Methods: A study at one center examined 346 women aged 16 to 51, all becoming pregnant through IVF, encompassing both single and multiple pregnancies. These participants were categorized by maternal age and number of fetuses. A control group with a 1:2 ratio, matched for maternal age and parity, was formed. A thorough comparison of demographic data, medical history, pregnancy-related traits, and outcomes for both mothers and newborns was performed between the study and control groups.

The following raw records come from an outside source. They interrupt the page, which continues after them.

## config.mk

```make
export PLATFORM = sky130hd
export DESIGN_NAME = fan_ctrl
export DESIGN_NICKNAME = d
export VERILOG_FILES = /design/src/rtl/fan_ctrl.sv
export SDC_FILE = /design/constraint.sdc
export NUM_CORES = 1
export LEC_CHECK = 0
export CAP_MARGIN = 25
export CORE_MARGIN = 4
export CORE_UTILIZATION = 62
export DETAILED_ROUTE_END_ITERATION = 6
export PLACE_DENSITY = 0.95
export SLEW_MARGIN = 10
export SYNTH_ARGS = -nofsm -noshare
export SYNTH_HDL_FRONTEND = slang
export SYNTH_SLANG_ARGS = --single-unit
```

## constraint.sdc

```tcl
create_clock -name clk -period 8.38 [get_ports clk]
set_input_delay 0.838 -clock clk [delete_from_list [all_inputs] [get_ports clk]]
set_output_delay 0.838 -clock clk [all_outputs]
set_load 0.005 [all_outputs]
```

## src/rtl/fan_ctrl.sv

```systemverilog
// fan_ctrl: closed-loop fan PWM duty sequencer.
//   Runs a full-duty spin-up kick, then regulates the duty command toward a
//   target tach period once per update interval. Detects stalls, retries
//   spin-up, and latches a fail-safe FAULT state.
// Ports:
//   clk, rst            - clock, synchronous active-high reset
//   tsc_1ppms           - one-cycle pulse every 1 ms
//   enable              - level, 0 forces OFF
//   auto_en             - 1 closed loop, 0 manual duty
//   manual_pct[7:0]     - manual duty command
//   target_uspr[19:0]   - target tach period (us)
//   hyst_us[15:0]       - regulation dead band (us)
//   fan_uspr[19:0]      - measured tach period (us), saturating
//   fan_pct[7:0]        - registered duty command
//   fan_state[1:0]      - 0 OFF, 1 SPINUP, 2 RUN, 3 FAULT
//   fan_fault           - high while in FAULT
module fan_ctrl #(
  parameter int unsigned SPINUP_MS = 2000,
  parameter int unsigned UPDATE_MS = 100,
  parameter int unsigned STEP      = 4,
  parameter logic [7:0]  MIN_PCT   = 8'h30,
  parameter logic [19:0] STALL_US  = 20'd200000,
  parameter int unsigned STALL_CNT = 5,
  parameter int unsigned RETRIES   = 3
) (
  input  logic        clk,
  input  logic        rst,
  input  logic        tsc_1ppms,
  input  logic        enable,
  input  logic        auto_en,
  input  logic [7:0]  manual_pct,
  input  logic [19:0] target_uspr,
  input  logic [15:0] hyst_us,
  input  logic [19:0] fan_uspr,
  output logic [7:0]  fan_pct,
  output logic [1:0]  fan_state,
  output logic        fan_fault
);

  localparam int unsigned CNT_W   = 16;
  localparam int unsigned STALL_W = 4;
  localparam int unsigned RETRY_W = 3;
  localparam int unsigned ARITH_W = 21;

  localparam logic [CNT_W-1:0]   SPIN_LOAD = CNT_W'(SPINUP_MS);
  localparam logic [CNT_W-1:0]   UPD_LAST  = CNT_W'(UPDATE_MS - 1);
  localparam logic [7:0]         STEP_V    = 8'(STEP);
  localparam logic [STALL_W-1:0] STALL_TGT = STALL_W'(STALL_CNT);
  localparam logic [RETRY_W-1:0] RETRY_TGT = RETRY_W'(RETRIES);

  typedef enum logic [1:0] {
    ST_OFF    = 2'd0,
    ST_SPINUP = 2'd1,
    ST_RUN    = 2'd2,
    ST_FAULT  = 2'd3
  } state_t;

  state_t               r_state;
  logic [7:0]           r_pct;
  logic                 r_fault;
  logic [CNT_W-1:0]     r_spin_cnt;
  logic [CNT_W-1:0]     r_upd_cnt;
  logic [STALL_W-1:0]   r_stall_cnt;
  logic [RETRY_W-1:0]   r_retry_cnt;

  // Regulation window, 21-bit so target + hyst cannot wrap
  logic [ARITH_W-1:0]   w_hi_bound;
  logic [ARITH_W-1:0]   w_lo_bound;
  logic                 w_lo_valid;
  logic                 w_too_slow;
  logic                 w_too_fast;
  logic [8:0]           w_sum;
  logic [8:0]           w_dn_floor;
  logic [7:0]           w_pct_up;
  logic [7:0]           w_pct_dn;
  logic [7:0]           w_manual;
  logic                 w_upd_evt;
  logic                 w_stalled;
  logic [STALL_W-1:0]   w_stall_next;
  logic [RETRY_W-1:0]   w_retry_next;

  assign w_hi_bound   = ARITH_W'(target_uspr) + ARITH_W'(hyst_us);
  assign w_lo_valid   = (target_uspr >= 20'(hyst_us));
  assign w_lo_bound   = ARITH_W'(target_uspr) - ARITH_W'(hyst_us);
  assign w_too_slow   = (ARITH_W'(fan_uspr) > w_hi_bound);
  // Lower bound only meaningful when hyst does not exceed target
  assign w_too_fast   = w_lo_valid && (ARITH_W'(fan_uspr) < w_lo_bound);

  // Duty step up saturates at 255; step down compares before subtracting
  assign w_sum        = 9'(r_pct) + 9'(STEP_V);
  assign w_pct_up     = w_sum[8] ? 8'hFF : w_sum[7:0];
  assign w_dn_floor   = 9'(MIN_PCT) + 9'(STEP_V);
  assign w_pct_dn     = (9'(r_pct) >= w_dn_floor) ? (r_pct - STEP_V) : MIN_PCT;

  assign w_manual     = (manual_pct < MIN_PCT) ? MIN_PCT : manual_pct;
  assign w_upd_evt    = tsc_1ppms && (r_upd_cnt == UPD_LAST);
  assign w_stalled    = (fan_uspr >= STALL_US);
  assign w_stall_next = r_stall_cnt + STALL_W'(1);
  assign w_retry_next = r_retry_cnt + RETRY_W'(1);

  // Sequencer: state, duty, fault flag and all interval counters
  always_ff @(posedge clk) begin
    if (rst) begin
      r_state     <= ST_OFF;
      r_pct       <= 8'h00;
      r_fault     <= 1'b0;
      r_spin_cnt  <= '0;
      r_upd_cnt   <= '0;
      r_stall_cnt <= '0;
      r_retry_cnt <= '0;
    end else if (!enable) begin
      // Disable wins over any tick in the same cycle
      r_state     <= ST_OFF;
      r_pct       <= 8'h00;
      r_fault     <= 1'b0;
      r_spin_cnt  <= '0;
      r_upd_cnt   <= '0;
      r_stall_cnt <= '0;
      r_retry_cnt <= '0;
    end else begin
      case (r_state)
        ST_OFF: begin
          r_state     <= ST_SPINUP;
          r_pct       <= 8'hFF;
          r_fault     <= 1'b0;
          r_spin_cnt  <= SPIN_LOAD;
          r_upd_cnt   <= '0;
          r_stall_cnt <= '0;
          r_retry_cnt <= '0;
        end

        ST_SPINUP: begin
          r_pct <= 8'hFF;
          if (tsc_1ppms) begin
            if (r_spin_cnt <= CNT_W'(1)) begin
              r_state     <= ST_RUN;
              r_spin_cnt  <= '0;
              r_upd_cnt   <= '0;
              r_stall_cnt <= '0;
              r_pct       <= auto_en ? 8'hFF : w_manual;
            end else begin
              r_spin_cnt <= r_spin_cnt - CNT_W'(1);
            end
          end
        end

        ST_RUN: begin
          // Manual duty tracks the input every cycle; auto holds between updates
          if (!auto_en) begin
            r_pct <= w_manual;
          end
          if (tsc_1ppms) begin
            if (w_upd_evt) begin
              r_upd_cnt <= '0;
              if (auto_en) begin
                if (w_too_slow) begin
                  r_pct <= w_pct_up;
                end else if (w_too_fast) begin
                  r_pct <= w_pct_dn;
                end
              end
              if (w_stalled) begin
                if (w_stall_next == STALL_TGT) begin
                  r_stall_cnt <= '0;
                  r_retry_cnt <= w_retry_next;
                  r_pct       <= 8'hFF;
                  if (w_retry_next == RETRY_TGT) begin
                    r_state <= ST_FAULT;
                    r_fault <= 1'b1;
                  end else begin
                    r_state    <= ST_SPINUP;
                    r_spin_cnt <= SPIN_LOAD;
                  end
                end else begin
                  r_stall_cnt <= w_stall_next;
                end
              end else begin
                // A healthy sample forgives earlier retries
                r_stall_cnt <= '0;
                r_retry_cnt <= '0;
              end
            end else begin
              r_upd_cnt <= r_upd_cnt + CNT_W'(1);
            end
          end
        end

        ST_FAULT: begin
          // Fail-safe full cooling until disabled or reset
          r_pct   <= 8'hFF;
          r_fault <= 1'b1;
        end

        default: begin
          r_state <= ST_OFF;
          r_pct   <= 8'h00;
          r_fault <= 1'b0;
        end
      endcase
    end
  end

  assign fan_pct   = r_pct;
  assign fan_state = r_state;
  assign fan_fault = r_fault;

endmodule

```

Results: Between 2018 and 2020, a group of 346 women aged 16–51 who conceived via IVF was identified. This group was compared to a control cohort of 120 women matched for age and parity. Maternal characteristics and pregnancy-related issues were similar between the groups. During this time, Erebouni Medical Center saw 19,281 pregnancies, resulting in 14,372 births (74.5%), including 1,713 preterm births (8.9%). Among these, 1.8% were IVF-conceived. Of all pregnant women at Erebouni MC, 12.4% were 36 or older, 31.3% were 30-35, and 56.3% were under 30. IVF-conceived pregnancies followed a similar distribution: 18% were 36 or older, 32% were 30-35, and 50% were under 30. Certain issues like pre-eclampsia and complex medical histories were more common in IVF pregnancies of women aged 36 or older. Using Robson`s classification, most IVF-related pregnancies fell into groups 2b, 10, and 8, with cesarean delivery being prominent. Vaginal delivery was more frequent in IVF pregnancies in groups 3, 4a, and 1, particularly among women under 30.
Conclusion: The assumption that cesarean section is the exclusive mode of delivery for IVF-conceived pregnancies warrants careful consideration, given the varied outcomes observed across different maternal age groups and Robson classifications. Further discussion and individualized assessment are necessary to determine the most suitable approach for each case.